# Practical 6 Part 1 - Preparing Your Data

In this practical we will learn how to train basic GANs and Deep Convolutional GANs as an introduction to understanding how GANs work. 

Before we can even start with anything, let's download and unzip the dataset that we will be using for this practical from Polymall (UT Zappos 50k).

*NOTE: This dataset is also available at http://vision.cs.utexas.edu/projects/finegrained/utzap50k/ 



## Section 6.1.1 - Initialize Settings

Change the folder settings if necessary.

Then, run the following cell to initialize the folders and our output width.

In [4]:
import os 

# TODO: 
# Set up your folder containing the data to your Clothing dataset
#
data_folder = os.path.expanduser("~") + '/Downloads/ut-zap50k-images-square/'
output_folder = os.path.expanduser("~") + '/data/p6/'


width = 28
height = 28

In [None]:
# Create the folder for containing your output data.
#
os.makedirs(output_folder, exist_ok=True)

## Section 6.1.2 - Declaring Image Processing Functions

Run the following cell as is to declare the image processing functions.


In [5]:
import numpy as np
import scipy.io
import pandas
from matplotlib import pyplot as plt
from matplotlib import cm
import cv2
import glob

# Loads an image using OpenCV and returns the result
# in a numpy array in R, G, B order.
#
def loadimage(filename):
    img = cv2.imread(filename)
    img = img[...,::-1]     #reverse the RGB
    return img

# Resizes an image using OpenCV and returns the result
# in a numpy array in R, G, B order.
#
def resizeimage(img, width, height, nearest):
    if nearest:
        return cv2.resize(img, (width, height), interpolation=cv2.INTER_NEAREST)
    else:
        return cv2.resize(img, (width, height), interpolation=cv2.INTER_CUBIC)
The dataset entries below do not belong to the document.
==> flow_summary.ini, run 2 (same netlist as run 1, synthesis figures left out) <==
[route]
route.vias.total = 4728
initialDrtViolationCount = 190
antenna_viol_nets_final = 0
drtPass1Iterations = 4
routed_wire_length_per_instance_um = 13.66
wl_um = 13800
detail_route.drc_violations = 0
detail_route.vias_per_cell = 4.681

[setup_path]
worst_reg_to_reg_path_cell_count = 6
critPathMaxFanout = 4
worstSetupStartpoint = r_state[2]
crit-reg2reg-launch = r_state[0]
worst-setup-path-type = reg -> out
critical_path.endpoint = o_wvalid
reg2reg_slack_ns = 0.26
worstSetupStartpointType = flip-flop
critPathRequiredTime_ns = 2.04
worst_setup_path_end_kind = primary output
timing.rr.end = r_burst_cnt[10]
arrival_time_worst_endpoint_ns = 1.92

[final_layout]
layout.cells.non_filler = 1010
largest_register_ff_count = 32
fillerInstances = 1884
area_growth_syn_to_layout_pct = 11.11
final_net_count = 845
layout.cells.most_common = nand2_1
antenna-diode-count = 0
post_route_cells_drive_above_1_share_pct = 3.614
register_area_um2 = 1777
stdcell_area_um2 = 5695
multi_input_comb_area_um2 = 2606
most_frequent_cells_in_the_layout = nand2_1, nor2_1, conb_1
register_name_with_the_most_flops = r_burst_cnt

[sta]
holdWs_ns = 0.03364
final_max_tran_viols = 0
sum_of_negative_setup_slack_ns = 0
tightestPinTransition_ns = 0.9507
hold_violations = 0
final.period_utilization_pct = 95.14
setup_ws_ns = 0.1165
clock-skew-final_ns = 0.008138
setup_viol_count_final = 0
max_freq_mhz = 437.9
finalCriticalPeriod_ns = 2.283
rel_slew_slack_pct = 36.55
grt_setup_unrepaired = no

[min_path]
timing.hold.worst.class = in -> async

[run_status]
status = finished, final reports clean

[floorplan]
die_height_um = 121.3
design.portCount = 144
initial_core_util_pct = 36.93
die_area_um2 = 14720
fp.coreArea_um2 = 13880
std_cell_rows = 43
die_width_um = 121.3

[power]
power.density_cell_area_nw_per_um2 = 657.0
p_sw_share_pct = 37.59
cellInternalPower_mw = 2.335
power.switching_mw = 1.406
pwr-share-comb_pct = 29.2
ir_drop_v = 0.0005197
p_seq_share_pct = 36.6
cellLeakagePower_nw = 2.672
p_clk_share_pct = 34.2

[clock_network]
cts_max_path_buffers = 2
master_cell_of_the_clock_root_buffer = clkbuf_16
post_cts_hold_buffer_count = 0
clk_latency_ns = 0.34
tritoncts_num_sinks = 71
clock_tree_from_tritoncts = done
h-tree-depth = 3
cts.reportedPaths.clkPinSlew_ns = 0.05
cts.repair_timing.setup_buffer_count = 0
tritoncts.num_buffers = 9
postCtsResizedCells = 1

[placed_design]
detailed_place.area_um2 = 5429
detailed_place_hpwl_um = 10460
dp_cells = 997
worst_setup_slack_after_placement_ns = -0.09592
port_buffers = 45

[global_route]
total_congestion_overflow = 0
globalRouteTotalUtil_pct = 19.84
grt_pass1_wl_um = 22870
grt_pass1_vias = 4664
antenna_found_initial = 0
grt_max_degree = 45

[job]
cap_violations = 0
<file path="config.mk">
export PLATFORM = sky130hd
export DESIGN_NAME = usb_frame_scheduler
export DESIGN_NICKNAME = d
export VERILOG_FILES = /design/src/rtl/usb_frame_scheduler_pkg.sv /design/src/rtl/usb_frame_scheduler_rr_arbiter.sv /design/src/rtl/usb_frame_scheduler.sv
export SDC_FILE = /design/constraint.sdc
export NUM_CORES = 1
export LEC_CHECK = 0
export CORE_MARGIN = 5
export CORE_UTILIZATION = 53
export CTS_CLUSTER_DIAMETER = 200
export DETAILED_ROUTE_END_ITERATION = 16
export PLACE_DENSITY = 0.87
export SYNTH_ARGS = -nofsm -noshare
export SYNTH_HDL_FRONTEND = slang
export SYNTH_SLANG_ARGS = --single-unit
</file>
<file path="constraint.sdc">
create_clock -name clk -period 3.2 [get_ports clk]
set_input_delay 0.48 -clock clk [delete_from_list [all_inputs] [get_ports clk]]
set_output_delay 0.48 -clock clk [all_outputs]
set_load 0.01 [all_outputs]
</file>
# Loads and resize the image down to a size that can
# be fed into our segmentation network.
#
def load_and_process_image(filepath, width, height):
    if not (os.path.exists(filepath)):
        return None
    
    img = loadimage(filepath)
    img = resizeimage(img, width, height, False)                   # Bicubic interpolation    
    return img

## Section 6.1.3 - Load Up and Process Images

Run the following code as is to load up and process all images. There are about 50,000 images, which we are all going to resize to 28x28. 

We will save two sets of data. One set contains the these images in colour, the other set in grayscale.

This should take about two minutes to complete.


In [None]:
x_gray = []
x = []
count = 0

print ("Image processing start...")

for filepath in glob.iglob(data_folder + '**/*.jpg', recursive=True):
    #print (filepath)
    try:
        img = load_and_process_image(filepath, width, height)
    except:
        continue
    
    # Append the full RGB-coloured image into x
    #
    x.append(img)
    
    # Convert the image into grayscale
    #
    imggray = cv2.cvtColor(img, cv2.COLOR_BGR2GRAY)
    
    # Append the grayscaled images into x_gray
    #
    x_gray.append(imggray)
    
    count = count + 1
    
    if count % 10 == 0:
        print ("%d images..." % (count))

print ("%d images processed complete." % (len(x)))

# Save the RGB coloured images into x.npy
#
x = np.array(x)
print (x.shape)
np.save(output_folder + "x.npy", x)

# Save the grayscale images into x_gray.npy
#
x_gray = np.array(x_gray)
print (x_gray.shape)
np.save(output_folder + "x_gray.npy", x_gray)

In [7]:
# Save the RGB coloured images into x.npy
#
x = np.array(x)
print (x.shape)
np.save(output_folder + "x.npy", x)

# Save the grayscale images into x_gray.npy
#
x_gray = np.array(x_gray)
print (x_gray.shape)
np.save(output_folder + "x_gray.npy", x_gray)

(50062, 28, 28, 3)
(50062, 28, 28)


## Section 6.1.4 - Upload Data to Google Drive

Once you have completed your processing, upload both output files to your Google Drive's Data/P6 folder.

Then, proceed to Part 2 of the practical.